===== src/rtl/pbtc_pkg.sv =====
// Shared types, codes and constants of the package block-table checker.
`timescale 1ns / 1ps

package pbtc_pkg;

	localparam logic [31:0] MAGIC_WORD       = 32'h9E2A_83C1;
	localparam logic [31:0] PASSTHROUGH_WORD = 32'h002E_0340;
	localparam int unsigned MAX_BLOCKS       = 1048576;
	localparam int unsigned HEADER_BYTES     = 16;
	localparam int unsigned ENTRY_BYTES      = 8;

	// Byte offsets never pass the header plus a full block table.
	localparam int unsigned OFF_W = 25;

	localparam logic [31:0] RST_MAX_DECODED = 32'd536870912;
	localparam logic [4:0]  RST_MIN_LOG2    = 5'd12;
	localparam logic [4:0]  RST_MAX_LOG2    = 5'd20;

	// Configuration register indexes.
	localparam logic [1:0] CFG_MAX_DECODED = 2'd0;
	localparam logic [1:0] CFG_MIN_LOG2    = 2'd1;
	localparam logic [1:0] CFG_MAX_LOG2    = 2'd2;

	// Header word positions.
	localparam logic [2:0] WI_MAGIC = 3'd0;
	localparam logic [2:0] WI_BSIZE = 3'd1;
	localparam logic [2:0] WI_CSIZE = 3'd2;
	localparam logic [2:0] WI_DSIZE = 3'd3;

	typedef enum logic [2:0] {
		PH_IDLE,
		PH_HEADER,
		PH_TABLE_C,
		PH_TABLE_U,
		PH_DONE
	} phase_t;

	typedef enum logic [3:0] {
		ST_VALID     = 4'd0,
		ST_PASSTHRU  = 4'd1,
		ST_BAD_MAGIC = 4'd2,
		ST_BAD_BSIZE = 4'd3,
		ST_BAD_DSIZE = 4'd4,
		ST_MISMATCH  = 4'd5,
		ST_BAD_ENTRY = 4'd6,
		ST_TOTALS    = 4'd7,
		ST_TRUNC     = 4'd8
	} status_t;

	typedef struct packed {
		logic [31:0] max_decoded;
		logic [4:0]  min_log2;
		logic [4:0]  max_log2;
	} cfg_t;

	// A word after classification by the front end.
	typedef struct packed {
		logic [31:0] hw;
		logic [31:0] flen;
		logic        first;
		logic        hw_zero;
		logic        is_magic;
		logic        is_pass;
		logic        is_pow2;
		logic [4:0]  lg;
	} fe_t;

	typedef struct packed {
		status_t     status;
		logic [20:0] block_count;
		logic [31:0] decoded_size;
		logic [31:0] payload_offset;
	} res_t;

endpackage


===== src/rtl/pbtc_if.sv =====
// Channel interfaces of the package block-table checker.
`timescale 1ns / 1ps

interface pbtc_in_if;
	logic        valid;
	logic        ready;
	logic [31:0] header_word;
	logic [31:0] file_length;
	logic        first_word;

	modport source (output valid, header_word, file_length, first_word, input ready);
	modport sink (input valid, header_word, file_length, first_word, output ready);
endinterface
[src/rtl/robi_pkg.sv]
// shared constants for the ray against oriented box intersect unit
`default_nettype none
package robi_pkg;
  localparam int LANE_W    = 21;
  localparam int IN_W      = 464;
  localparam int OUT_W     = 24;
  localparam int LEN_W     = 21;
  localparam int DIR_EPS   = 274878;
  localparam int LDIR_W    = 44;
  localparam int D30_W     = 36;
  localparam int AXES      = 3;
  localparam int OFS_ORG   = 0;
  localparam int OFS_DIR   = 63;
  localparam int OFS_LEN   = 126;
  localparam int OFS_CTR   = 147;
  localparam int OFS_SIZE  = 210;
  localparam int OFS_ROT0  = 273;
endpackage
`default_nettype wire

[src/rtl/robi_prep.sv]
// per axis slab numerators, divisor, zero direction and slab miss flags, quotient signs
`default_nettype none
module robi_prep #(
  parameter int C = 21
) (
  input  wire logic                          clk,
  input  wire logic                          rst_n,
  input  wire logic                          en,
  input  wire logic                          in_valid,
  input  wire logic signed [C+23:0]          lo_i [3],
  input  wire logic signed [robi_pkg::LDIR_W-1:0] ld_i [3],
  input  wire logic [C-1:0]                  sz_i [3],
  input  wire logic [robi_pkg::LEN_W-1:0]    len_i,
  output logic                               out_valid,
  output logic [C+35:0]                      num_o [6],
  output logic [robi_pkg::D30_W-1:0]         den_o [6],
  output logic [32:0]                        side_o
);
  import robi_pkg::*;
  localparam int LOW = C + 24;
  localparam int NSW = C + 14;
  localparam int NW  = C + 36;

  logic [NW-1:0]    num_r [6];
  logic [D30_W-1:0] den_r [6];
  logic [2:0]       zdir_r, zmiss_r, neg1_r, neg2_r;
  logic [LEN_W-1:0] len_r;
  logic             v_r;

  logic [2:0]        zdir, zmiss, neg1, neg2;
  logic [NSW-1:0]    mag1 [3], mag2 [3];
  logic [D30_W-1:0]  dmag [3];

  for (genvar i = 0; i < 3; i++) begin : g_ax
    logic signed [LDIR_W:0]  ldx, absd;
    logic signed [LOW-1:0]   h27;
    logic signed [NSW-1:0]   o16, h16, n1, n2;
    logic signed [D30_W:0]   dx;
    assign ldx  = {ld_i[i][LDIR_W-1], ld_i[i]};
    assign absd = ldx[LDIR_W] ? -ldx : ldx;
    assign zdir[i] = absd < $signed((LDIR_W+1)'(DIR_EPS));
    assign h27  = $signed({6'b0, sz_i[i], 18'b0});
    assign zmiss[i] = zdir[i] && (lo_i[i] < -h27 || lo_i[i] > h27);
    assign o16  = $signed({lo_i[i][LOW-1], lo_i[i][LOW-1:11]});
    assign h16  = $signed({7'b0, sz_i[i], 7'b0});
    assign n1   = -h16 - o16;
    assign n2   = h16 - o16;
    assign mag1[i] = n1[NSW-1] ? NSW'(-n1) : NSW'(n1);
    assign mag2[i] = n2[NSW-1] ? NSW'(-n2) : NSW'(n2);
    assign dx   = {ld_i[i][LDIR_W-1], ld_i[i][LDIR_W-1:8]};
    assign dmag[i] = dx[D30_W] ? D30_W'(-dx) : D30_W'(dx);
    assign neg1[i] = n1[NSW-1] ^ dx[D30_W];
    assign neg2[i] = n2[NSW-1] ^ dx[D30_W];
  end

  always_ff @(posedge clk) begin
    if (!rst_n) begin
      v_r <= 1'b0;
    end else if (en) begin
      v_r <= in_valid;
    end
  end

  always_ff @(posedge clk) begin
    if (en) begin
      for (int i = 0; i < 3; i++) begin
        num_r[2*i]   <= {mag1[i], 22'b0};
        num_r[2*i+1] <= {mag2[i], 22'b0};
        den_r[2*i]   <= dmag[i];
        den_r[2*i+1] <= dmag[i];
      end
      zdir_r  <= zdir;
      zmiss_r <= zmiss;
      neg1_r  <= neg1;
      neg2_r  <= neg2;
      len_r   <= len_i;
    end
  end

  assign out_valid = v_r;
  assign num_o     = num_r;
  assign den_o     = den_r;
  assign side_o    = {len_r, neg2_r, neg1_r, zmiss_r, zdir_r};
endmodule
`default_nettype wire
File: src/rtl/robi_pkg.sv
// shared constants for the ray against oriented box intersect unit
`default_nettype none
package robi_pkg;
  localparam int LANE_W    = 21;
  localparam int IN_W      = 464;
  localparam int OUT_W     = 24;
  localparam int LEN_W     = 21;
  localparam int DIR_EPS   = 274878;
  localparam int LDIR_W    = 44;
  localparam int D30_W     = 36;
  localparam int AXES      = 3;
  localparam int OFS_ORG   = 0;
  localparam int OFS_DIR   = 63;
  localparam int OFS_LEN   = 126;
  localparam int OFS_CTR   = 147;
  localparam int OFS_SIZE  = 210;
  localparam int OFS_ROT0  = 273;
endpackage
`default_nettype wire

File: src/rtl/robi_resolve.sv
// signed slab bounds, interval merge, hit decision and output register
`default_nettype none
module robi_resolve #(
  parameter int NW = 57
) (
  input  wire logic          clk,
  input  wire logic          rst_n,
  input  wire logic          en,
  input  wire logic          in_valid,
  input  wire logic [NW-1:0] quo_i [6],
  input  wire logic [32:0]   side_i,
  output logic               out_valid,
  output logic               hit_o,
  output logic [robi_pkg::LEN_W-1:0] dist_o
);
  import robi_pkg::*;
  localparam int TW = NW + 2;
  localparam logic signed [TW-1:0] T_INF = $signed({2'b01, {NW{1'b0}}});

  logic signed [TW-1:0] amin_r [3], amax_r [3];
  logic                 zmiss_r, v0_r, v1_r, hit_r;
  logic [LEN_W-1:0]     len_r, dist_r;

  logic [2:0] zdir, zmiss, neg1, neg2;
  assign zdir  = side_i[2:0];
  assign zmiss = side_i[5:3];
  assign neg1  = side_i[8:6];
  assign neg2  = side_i[11:9];

  logic signed [TW-1:0] amin [3], amax [3];
  for (genvar i = 0; i < 3; i++) begin : g_ax
    logic signed [TW-1:0] q1, q2, t1, t2;
    assign q1 = $signed({2'b00, quo_i[2*i]});
    assign q2 = $signed({2'b00, quo_i[2*i+1]});
    assign t1 = neg1[i] ? -q1 : q1;
    assign t2 = neg2[i] ? -q2 : q2;
    assign amin[i] = zdir[i] ? -T_INF : ((t1 > t2) ? t2 : t1);
    assign amax[i] = zdir[i] ? T_INF  : ((t1 > t2) ? t1 : t2);
  end

  logic signed [TW-1:0] tmin01, tmax01, tmin, tmax, lenx, hitd0, hitd;
  logic                 miss;
  always_comb begin
    tmin01 = (amin_r[0] > amin_r[1]) ? amin_r[0] : amin_r[1];
    tmin   = (tmin01 > amin_r[2]) ? tmin01 : amin_r[2];
    tmax01 = (amax_r[0] < amax_r[1]) ? amax_r[0] : amax_r[1];
    tmax   = (tmax01 < amax_r[2]) ? tmax01 : amax_r[2];
    lenx   = $signed({{(TW-LEN_W){1'b0}}, len_r});
    hitd0  = tmin[TW-1] ? tmax : tmin;
    hitd   = hitd0[TW-1] ? '0 : hitd0;
    miss   = zmiss_r || tmin > tmax || tmax[TW-1] || tmin > lenx
          || !(tmin > 0 || tmax > 0) || hitd > lenx;
  end

  always_ff @(posedge clk) begin
    if (!rst_n) begin
      v0_r <= 1'b0;
      v1_r <= 1'b0;
    end else if (en) begin
      v0_r <= in_valid;
      v1_r <= v0_r;
    end
  end

  always_ff @(posedge clk) begin
    if (en) begin
      amin_r  <= amin;
      amax_r  <= amax;
      zmiss_r <= |zmiss;
      len_r   <= side_i[32:12];
      hit_r   <= !miss;
      dist_r  <= miss ? '0 : hitd[LEN_W-1:0];
    end
  end

  assign out_valid = v1_r;
  assign hit_o     = hit_r;
  assign dist_o    = dist_r;
endmodule
`default_nettype wire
──────────
• **ASSIGNED TASK**:
Start with the line above that contains "logic signed [TW-1:0] amin_r" and stop after the line that contains "tmax01 : amax_r[2];". Output those lines exactly, and only those.

• **COMPLETED EXERCISE**:
  logic signed [TW-1:0] amin_r [3], amax_r [3];
  logic                 zmiss_r, v0_r, v1_r, hit_r;
  logic [LEN_W-1:0]     len_r, dist_r;

  logic [2:0] zdir, zmiss, neg1, neg2;
  assign zdir  = side_i[2:0];
  assign zmiss = side_i[5:3];
  assign neg1  = side_i[8:6];
  assign neg2  = side_i[11:9];

  logic signed [TW-1:0] amin [3], amax [3];
  for (genvar i = 0; i < 3; i++) begin : g_ax
    logic signed [TW-1:0] q1, q2, t1, t2;
    assign q1 = $signed({2'b00, quo_i[2*i]});
    assign q2 = $signed({2'b00, quo_i[2*i+1]});
    assign t1 = neg1[i] ? -q1 : q1;
    assign t2 = neg2[i] ? -q2 : q2;
    assign amin[i] = zdir[i] ? -T_INF : ((t1 > t2) ? t2 : t1);
    assign amax[i] = zdir[i] ? T_INF  : ((t1 > t2) ? t1 : t2);
  end

  logic signed [TW-1:0] tmin01, tmax01, tmin, tmax, lenx, hitd0, hitd;
  logic                 miss;
  always_comb begin
    tmin01 = (amin_r[0] > amin_r[1]) ? amin_r[0] : amin_r[1];
    tmin   = (tmin01 > amin_r[2]) ? tmin01 : amin_r[2];
    tmax01 = (amax_r[0] < amax_r[1]) ? amax_r[0] : amax_r[1];
    tmax   = (tmax01 < amax_r[2]) ? tmax01 : amax_r[2];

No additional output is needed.